Python 文本编码

发布于 2024-10-07 12:53:42 字数 199 浏览 11 评论 0原文

我的文件中有此文本 - Recuérdame（注意它是一个法语单词）。当我使用 python 脚本读取此文件时，我得到的文本为 Recuérdame。

我将它作为 unicode 字符串读取。我是否需要找到文本的编码是什么？解码这个？或者我的终端在欺骗我？

原文

分享到QQ

分享到微博

如果你对这篇内容有疑问，欢迎到本站社区发帖提问参与讨论，获取更多帮助，或者扫码二维码加入 Web 技术交流群。

发布评论

需要登录才能够评论，你可以免费注册一个本站的账号。

蔚蓝源自深海 2024-10-14 12:53:42

是的，您需要知道文本文件的编码才能将其转换为 unicode 字符串（来自组成文件的字节）。

例如，如果您知道编码是 UTF-8：

with open('foo.txt', 'rb') as f:
    contents = f.read().decode('utf-8-sig')   # -sig takes care of BOM if present

但是，文件中的文本似乎不是采用 Unicode 编码的；重音字符显然存储为 XML 实体，该实体必须是手动转换（向 jleedev 致敬以获取链接）。

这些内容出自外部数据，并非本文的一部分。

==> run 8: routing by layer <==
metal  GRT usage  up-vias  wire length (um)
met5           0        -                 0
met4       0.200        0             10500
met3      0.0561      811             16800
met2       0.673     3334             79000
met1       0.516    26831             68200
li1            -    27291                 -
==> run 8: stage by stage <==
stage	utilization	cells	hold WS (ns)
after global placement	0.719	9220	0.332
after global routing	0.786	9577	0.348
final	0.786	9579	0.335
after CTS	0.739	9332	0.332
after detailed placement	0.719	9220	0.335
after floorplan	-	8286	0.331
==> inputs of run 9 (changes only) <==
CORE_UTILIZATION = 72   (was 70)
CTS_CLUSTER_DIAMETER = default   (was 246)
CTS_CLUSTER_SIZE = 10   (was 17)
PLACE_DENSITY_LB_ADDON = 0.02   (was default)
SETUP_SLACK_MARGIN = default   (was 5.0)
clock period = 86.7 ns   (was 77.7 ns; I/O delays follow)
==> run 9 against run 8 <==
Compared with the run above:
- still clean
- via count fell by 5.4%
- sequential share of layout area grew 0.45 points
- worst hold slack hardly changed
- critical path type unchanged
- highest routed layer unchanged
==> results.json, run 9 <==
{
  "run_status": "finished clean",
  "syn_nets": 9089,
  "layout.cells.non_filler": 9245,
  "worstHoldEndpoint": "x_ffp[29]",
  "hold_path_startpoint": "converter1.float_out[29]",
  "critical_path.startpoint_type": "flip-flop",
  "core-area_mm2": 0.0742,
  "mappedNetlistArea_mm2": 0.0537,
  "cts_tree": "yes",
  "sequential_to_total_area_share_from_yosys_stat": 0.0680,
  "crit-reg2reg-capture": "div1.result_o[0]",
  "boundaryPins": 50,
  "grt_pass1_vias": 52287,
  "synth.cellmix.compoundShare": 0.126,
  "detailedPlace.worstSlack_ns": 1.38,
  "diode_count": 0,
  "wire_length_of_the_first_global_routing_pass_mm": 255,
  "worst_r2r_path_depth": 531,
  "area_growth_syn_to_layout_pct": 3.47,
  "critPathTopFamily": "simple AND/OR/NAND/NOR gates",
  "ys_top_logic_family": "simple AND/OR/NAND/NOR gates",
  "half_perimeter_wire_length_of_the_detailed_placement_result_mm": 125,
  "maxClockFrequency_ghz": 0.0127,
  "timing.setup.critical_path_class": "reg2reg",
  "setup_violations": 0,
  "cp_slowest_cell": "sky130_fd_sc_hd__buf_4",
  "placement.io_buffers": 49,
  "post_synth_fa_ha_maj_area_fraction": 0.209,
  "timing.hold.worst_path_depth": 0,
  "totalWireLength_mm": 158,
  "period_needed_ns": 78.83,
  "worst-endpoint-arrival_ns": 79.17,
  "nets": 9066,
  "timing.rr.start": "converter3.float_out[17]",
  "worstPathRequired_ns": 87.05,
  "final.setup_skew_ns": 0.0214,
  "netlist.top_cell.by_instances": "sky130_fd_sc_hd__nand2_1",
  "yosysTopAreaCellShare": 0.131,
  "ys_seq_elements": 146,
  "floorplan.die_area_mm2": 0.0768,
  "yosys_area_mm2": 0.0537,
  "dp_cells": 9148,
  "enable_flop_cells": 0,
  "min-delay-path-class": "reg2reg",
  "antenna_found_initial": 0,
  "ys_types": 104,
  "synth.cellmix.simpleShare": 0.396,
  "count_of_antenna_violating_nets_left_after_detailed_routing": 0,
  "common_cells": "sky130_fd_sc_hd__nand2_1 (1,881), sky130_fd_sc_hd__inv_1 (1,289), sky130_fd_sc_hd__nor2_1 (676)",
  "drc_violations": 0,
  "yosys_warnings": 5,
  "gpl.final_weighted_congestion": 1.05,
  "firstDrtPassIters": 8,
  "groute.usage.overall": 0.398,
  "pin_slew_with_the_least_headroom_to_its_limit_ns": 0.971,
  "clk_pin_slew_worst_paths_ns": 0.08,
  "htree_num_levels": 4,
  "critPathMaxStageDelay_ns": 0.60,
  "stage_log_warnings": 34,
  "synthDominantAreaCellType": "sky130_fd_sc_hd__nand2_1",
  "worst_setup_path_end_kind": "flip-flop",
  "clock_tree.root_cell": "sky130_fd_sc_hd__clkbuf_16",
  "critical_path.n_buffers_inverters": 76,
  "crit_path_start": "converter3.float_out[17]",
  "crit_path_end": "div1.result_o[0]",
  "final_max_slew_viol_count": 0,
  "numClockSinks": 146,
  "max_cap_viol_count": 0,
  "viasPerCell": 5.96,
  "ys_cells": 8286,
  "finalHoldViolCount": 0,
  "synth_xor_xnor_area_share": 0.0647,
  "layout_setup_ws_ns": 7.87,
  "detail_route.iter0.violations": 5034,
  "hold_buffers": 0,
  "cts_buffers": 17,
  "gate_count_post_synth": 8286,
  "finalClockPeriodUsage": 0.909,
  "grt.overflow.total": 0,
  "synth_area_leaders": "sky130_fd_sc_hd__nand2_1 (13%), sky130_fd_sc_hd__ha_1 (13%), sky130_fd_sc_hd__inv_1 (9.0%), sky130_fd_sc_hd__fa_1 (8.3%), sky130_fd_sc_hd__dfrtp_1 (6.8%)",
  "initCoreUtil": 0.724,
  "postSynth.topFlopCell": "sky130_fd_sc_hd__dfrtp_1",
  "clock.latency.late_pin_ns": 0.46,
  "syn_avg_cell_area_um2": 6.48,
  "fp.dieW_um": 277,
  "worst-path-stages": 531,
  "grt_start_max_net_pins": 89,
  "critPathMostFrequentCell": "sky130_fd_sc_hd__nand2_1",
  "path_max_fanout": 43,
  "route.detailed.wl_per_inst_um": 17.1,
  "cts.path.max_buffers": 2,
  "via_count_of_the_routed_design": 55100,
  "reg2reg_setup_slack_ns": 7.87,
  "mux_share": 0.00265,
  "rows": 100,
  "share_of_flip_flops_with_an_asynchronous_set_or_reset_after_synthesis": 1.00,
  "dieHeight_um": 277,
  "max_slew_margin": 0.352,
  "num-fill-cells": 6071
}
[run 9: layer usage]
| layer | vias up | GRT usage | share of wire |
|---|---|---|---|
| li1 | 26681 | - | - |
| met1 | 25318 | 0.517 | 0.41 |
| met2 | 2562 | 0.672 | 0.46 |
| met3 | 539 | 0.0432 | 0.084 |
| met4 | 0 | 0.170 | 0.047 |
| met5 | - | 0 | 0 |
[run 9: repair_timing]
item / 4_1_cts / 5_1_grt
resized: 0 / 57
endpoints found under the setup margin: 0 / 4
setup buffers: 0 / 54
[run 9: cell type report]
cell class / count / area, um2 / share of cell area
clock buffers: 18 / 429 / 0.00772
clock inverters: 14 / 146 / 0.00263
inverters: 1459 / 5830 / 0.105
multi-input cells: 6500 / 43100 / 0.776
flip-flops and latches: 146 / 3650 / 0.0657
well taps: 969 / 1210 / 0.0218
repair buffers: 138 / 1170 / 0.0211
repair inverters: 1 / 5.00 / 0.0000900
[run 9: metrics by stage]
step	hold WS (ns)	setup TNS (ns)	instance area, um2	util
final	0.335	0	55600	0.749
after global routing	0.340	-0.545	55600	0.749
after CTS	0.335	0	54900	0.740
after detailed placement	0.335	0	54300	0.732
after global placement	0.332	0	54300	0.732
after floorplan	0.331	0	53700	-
==> flow/run.sh <==
#!/bin/bash
# the make line also repeats each setting of config.mk as NAME=value (left out here)
make -C /OpenROAD-flow-scripts/flow DESIGN_CONFIG=/design/flow/config.mk WORK_HOME=/design/flow/orfs CLKGATE_MAP_FILE= finish
==> flow/config.mk <==
export PLATFORM = sky130hd
export DESIGN_NAME = fft_4
export DESIGN_NICKNAME = fft_4
export VERILOG_FILES = /design/flow/design.v
export SDC_FILE = /design/flow/constraint.sdc
export NUM_CORES = 4
export LEC_CHECK = 0
export ABC_AREA = 1
export CAP_MARGIN = 5
export CELL_PAD_IN_SITES_DETAIL_PLACEMENT = 2
export CELL_PAD_IN_SITES_GLOBAL_PLACEMENT = 1
export CORE_ASPECT_RATIO = 0.56
export CORE_MARGIN = 2
export CORE_UTILIZATION = 49
export CTS_CLUSTER_DIAMETER = 304
export CTS_CLUSTER_SIZE = 35
export GPL_ROUTABILITY_DRIVEN = 0
export HOLD_SLACK_MARGIN = 0.13
export MAX_ROUTING_LAYER = met4
export MIN_ROUTING_LAYER = met1
export SLEW_MARGIN = 15
export TNS_END_PERCENT = 75
==> flow/constraint.sdc <==
create_clock -name core_clock -period 3.5 [get_ports {clk}]
set_input_delay 0.7000 -clock core_clock [delete_from_list [all_inputs] [get_ports {clk}]]
set_output_delay 0.7000 -clock core_clock [all_outputs]
set_load 0.01 [all_outputs]
== run A ==
==> flow/design.v (excerpt) <==
module ALU_STAGE (
  input clock_in,
  input [31:0] a_in,
  input [31:0] b_in,
  input [3:0] uop_in,
  output [31:0] result_out
);
reg [31:0] a_q;
reg [31:0] b_q;
reg [3:0] uop_q;
reg [31:0] result_q;
wire [31:0] alu_result;
ALU #(.DATA_WIDTH(32)) alu0 (
  .a_data_in(a_q),
  .b_data_in(b_q),
  .uop_in(uop_q),
  .result_out(alu_result)
);
always @(posedge clock_in) begin
  a_q <= a_in;
  b_q <= b_in;
  uop_q <= uop_in;
  result_q <= alu_result;
end
assign result_out = result_q;
endmodule
Size in the first run: roughly 2400 cells after synthesis, roughly 100 flip-flops, ~100 I/O pins, about 13000 sq um of cells after synthesis.
clock: 2.68 ns
lec_check: 0
abc_area: 1
cap_margin: 40
core_aspect_ratio: 0.7
core_margin: 2
core_utilization: 72
cts_cluster_diameter: 374
cts_cluster_size: 100
place_density_lb_addon: 0.0
slew_margin: 20
run.sh (not shown) runs the stock make flow with config.mk's settings and CLKGATE_MAP_FILE=.
[flow] run A | stages: complete | final checks: fail | reason: setup timing
[inputs] run B vs run A
# run A
export LEC_CHECK = 0
export ABC_AREA = 1
export CAP_MARGIN = 40
export CORE_ASPECT_RATIO = 0.7
export CORE_MARGIN = 2
export CORE_UTILIZATION = 72
export CTS_CLUSTER_DIAMETER = 374
export CTS_CLUSTER_SIZE = 100
export PLACE_DENSITY_LB_ADDON = 0.0
export SLEW_MARGIN = 20
create_clock -name core_clock -period 2.68 [get_ports {clock_in}]
# run B
export LEC_CHECK = 0
export CAP_MARGIN = 20
export CORE_MARGIN = 2
export CORE_UTILIZATION = 67
export CTS_CLUSTER_DIAMETER = 28
export SETUP_SLACK_MARGIN = 0.17
export SLEW_MARGIN = 20
create_clock -name core_clock -period 3.16 [get_ports {clock_in}]
[summary]
Although run B finished all stages, its layout failed final checks on setup timing.
Of the two values seen for worst hold path class, in2reg was produced by run A and reg2reg by run B.
Taking run A as the reference, in run B worst reg2reg path depth increased by 1 relative to the old numbers, iteration count of the initial detailed-routing pass decreased by 18 relative to the old numbers, total design power decreased by 890 uW relative to the old numbers.
### run B -> run C
# run B
export LEC_CHECK = 0
export CAP_MARGIN = 20
export CORE_MARGIN = 2
export CORE_UTILIZATION = 67
export CTS_CLUSTER_DIAMETER = 28
export SETUP_SLACK_MARGIN = 0.17
export SLEW_MARGIN = 20
create_clock -name core_clock -period 3.16 [get_ports {clock_in}]
# run C
export LEC_CHECK = 0
export CAP_MARGIN = 35
export CORE_MARGIN = 2
export CORE_UTILIZATION = 68
export CTS_CLUSTER_DIAMETER = 244
export CTS_CLUSTER_SIZE = 52
export SLEW_MARGIN = 20
create_clock -name core_clock -period 2.6 [get_ports {clock_in}]
Results
FAIL for each of run C and run B. Tool error GRT-0116 stopped run C during global routing (5_1_grt); no final results. Run B finished all stages; layout check result: FAIL, due to setup timing. Going from run B to run C, post-CTS setup-driven buffer insertion count grows by 11. Run C gives more cell count after placement than run B did. Relative to run B, weighted congestion at the end of routability-driven global placement has gone up in run C. Re post-synthesis net count: no difference whatsoever between run C and run B. In the tables for run C and run B, HPWL after detailed placement reads higher with run C. Run C -> run B: xor and xnor area share after synthesis delta 0, exact match. Run C against run B; x dimension of the die is down slightly. Compared with run B, run C shows count of instances resized after the clock tree is built that has gone up by more than 100%. Diff run C..run B | synthesized-area fraction occupied by ao, oa, aoi and oai cells | unchanged. Share of the core filled by cells before placement in run C is 0.50 points above run B. Total die size in run C vs run B: down 250 sq um.


The RTL this note starts from:
==> flow/design.v <==
module ALU_STAGE (
  input clock_in,
  input [31:0] a_in,
  input [31:0] b_in,
  input [3:0] uop_in,
  output [31:0] result_out
);
reg [31:0] a_q;
reg [31:0] b_q;
reg [3:0] uop_q;
reg [31:0] result_q;
wire [31:0] alu_result;
ALU #(.DATA_WIDTH(32)) alu0 (
  .a_data_in(a_q),
  .b_data_in(b_q),
  .uop_in(uop_q),
  .result_out(alu_result)
);
always @(posedge clock_in) begin
  a_q <= a_in;
  b_q <= b_in;
  uop_q <= uop_in;
  result_q <= alu_result;
end
assign result_out = result_q;
endmodule

module ALU
  #(parameter DATA_WIDTH = 32)(
    input [DATA_WIDTH-1:0]  a_data_in,  
    input [DATA_WIDTH-1:0]  b_data_in,  
    input [3:0]             uop_in,
    output reg [DATA_WIDTH-1:0] result_out
);
always@(*) begin
  case(uop_in)
    4'b0000: result_out = a_data_in + b_data_in;
    4'b0001: result_out = a_data_in - b_data_in;
    4'b0010: result_out = a_data_in|b_data_in;
    4'b0011: result_out = a_data_in&b_data_in;
    4'b0100: result_out = a_data_in^b_data_in;
    4'b1000: result_out = a_data_in;
    4'b1001: result_out = b_data_in;
    4'b1010: result_out = ($signed(a_data_in)<$signed(b_data_in))?32'd1:32'd0;
    4'b1011: result_out = (a_data_in<b_data_in)?32'd1:32'd0;
    4'b1101: result_out = $signed(a_data_in) >>> b_data_in[4:0];
    4'b1110: result_out = a_data_in >> b_data_in[4:0];
    4'b1111: result_out = a_data_in << b_data_in[4:0];
    default: result_out = 32'h00000000;
  endcase
end
endmodule
export LEC_CHECK = 0
export ABC_AREA = 1
export CAP_MARGIN = 20
export CORE_ASPECT_RATIO = 0.5
export CORE_MARGIN = 2
export CORE_UTILIZATION = 72
export CTS_CLUSTER_DIAMETER = 353
export CTS_CLUSTER_SIZE = 100
export PLACE_DENSITY = 0.38
export SETUP_SLACK_MARGIN = 0.44
export SLEW_MARGIN = 20
export TNS_END_PERCENT = 5
create_clock -name core_clock -period 1.46 [get_ports {clock_in}]
The starting point aborted during 3_5_place_dp, error DPL-0033.
Then changed:
==> flow/config.mk (replaced) <==
export PLATFORM = sky130hd
export DESIGN_NAME = ALU_STAGE
export DESIGN_NICKNAME = ALU_STAGE
export VERILOG_FILES = /design/flow/design.v
export SDC_FILE = /design/flow/constraint.sdc
export NUM_CORES = 4
export LEC_CHECK = 0
export CAP_MARGIN = 20
export CORE_MARGIN = 2
export CORE_UTILIZATION = 65
export CTS_CLUSTER_DIAMETER = 27
export SLEW_MARGIN = 20
==> flow/constraint.sdc (replaced) <==
create_clock -name core_clock -period 3.12 [get_ports {clock_in}]
set_input_delay 0.6240 -clock core_clock [delete_from_list [all_inputs] [get_ports {clock_in}]]
set_output_delay 0.6240 -clock core_clock [all_outputs]
set_load 0.01 [all_outputs]
The changed run ran to the end with violations: negative setup slack.
Synthesized area is lower by 15%.
Die area is lower by 5.5%.
Synthesized cell count shrinks by 39%.
Then changed:
--- a/flow/config.mk
+++ b/flow/config.mk
@@ -7,0 +8 @@
+export ABC_AREA = 1
@@ -10,2 +11,4 @@
-export CORE_UTILIZATION = 65
-export CTS_CLUSTER_DIAMETER = 27
+export CORE_UTILIZATION = 72
+export CTS_CLUSTER_DIAMETER = 374
+export CTS_CLUSTER_SIZE = 100
+export PLACE_DENSITY_LB_ADDON = 0.0
==> flow/constraint.sdc (replaced) <==
create_clock -name core_clock -period 2.68 [get_ports {clock_in}]
set_input_delay 0.5360 -clock core_clock [delete_from_list [all_inputs] [get_ports {clock_in}]]
set_output_delay 0.5360 -clock core_clock [all_outputs]
set_load 0.01 [all_outputs]
The changed run ran to the end with violations: negative setup slack. Via count came out higher by 34%. Setup slack is better by 58 ps. Die area increases by 5.5%. Sequential power came out higher by 15%.
Then changed:
--- a/flow/config.mk
+++ b/flow/config.mk
@@ -9,0 +10 @@
+export CORE_ASPECT_RATIO = 0.5
@@ -12 +13 @@
-export CTS_CLUSTER_DIAMETER = 374
+export CTS_CLUSTER_DIAMETER = 353
@@ -14 +15,2 @@
-export PLACE_DENSITY_LB_ADDON = 0.0
+export PLACE_DENSITY = 0.38
+export SETUP_SLACK_MARGIN = 0.22
@@ -15,0 +18 @@
+export TNS_END_PERCENT = 5
==> flow/constraint.sdc (replaced) <==
create_clock -name core_clock -period 1.46 [get_ports {clock_in}]
set_input_delay 0.2920 -clock core_clock [delete_from_list [all_inputs] [get_ports {clock_in}]]
set_output_delay 0.2920 -clock core_clock [all_outputs]
set_load 0.01 [all_outputs]
Now the flow ended with an error in 3_5_place_dp.
Area after synthesis stays the same.
Synthesized cell count stays the same.
Die area went up by 0.34%.
Then changed:
==> flow/config.mk (replaced) <==
export PLATFORM = sky130hd
export DESIGN_NAME = ALU_STAGE
export DESIGN_NICKNAME = ALU_STAGE
export VERILOG_FILES = /design/flow/design.v
export SDC_FILE = /design/flow/constraint.sdc
export NUM_CORES = 4
export LEC_CHECK = 0
export CAP_MARGIN = 20
export CORE_MARGIN = 2
export CORE_UTILIZATION = 9
export SLEW_MARGIN = 20
==> flow/constraint.sdc (replaced) <==
create_clock -name core_clock -period 4.67 [get_ports {clock_in}]
set_input_delay 0.9340 -clock core_clock [delete_from_list [all_inputs] [get_ports {clock_in}]]
set_output_delay 0.9340 -clock core_clock [all_outputs]
set_load 0.01 [all_outputs]
Result: With this change the flow completed without violations. Area after synthesis fell by about 15%. Die size rose to 6.6 times its value. Synthesized cell count falls by 39%.


Setup of P:
// ALU_STAGE: RTL as listed in full above, without the edits since
Settings: LEC_CHECK=0, CAP_MARGIN=20, CORE_MARGIN=2, CORE_UTILIZATION=68, SLEW_MARGIN=20; clock period 3.7 ns.
Changes in Q relative to P:
- changing CORE_UTILIZATION from 68 to 70
- setting CTS_CLUSTER_DIAMETER to 27 for the first time
- setting SETUP_SLACK_MARGIN to 0.87 for the first time
- setting HOLD_SLACK_MARGIN to 0.29 for the first time
- setting CTS_CLUSTER_SIZE to 37 for the first time
- changing the clock period (ns, I/O delays scaled along) from 3.7 to 3.12
Q vs P: number of gates given a new drive strength after cts up in Q. Q did not run to completion, as it errored out during global routing (5_1_grt). Higher final weighted congestion in routability-driven placement goes to Q over P. I/O pin total: P vs Q identical. Q against P; die height is down slightly. The die used by Q is smaller than the one used by P.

Yes, you need to know the encoding of the text file to turn in into a unicode string (from the bytes that make up the file).

For example, if you know the encoding is UTF-8:

with open('foo.txt', 'rb') as f:
    contents = f.read().decode('utf-8-sig')   # -sig takes care of BOM if present

The text in your file seems not to be encoded Unicode, however; the accented character is apparently stored as an XML entity, which will have to be converted manually (tip of the hat to jleedev for the link).

回复收藏 0 原文

独闯女儿国 2024-10-14 12:53:42

它不是一个 Unicode 字符串。无论它采用何种编码方式，它都是一个字符串。因此它是一个 UTF-8 或 Latin-1 或其他字符串。在本例中，é 是具体表示 é 的 HTML/XML 实体。它是 HTML 和 XML 中使用的一种编码方式，用于对非 ASCII 数据进行编码。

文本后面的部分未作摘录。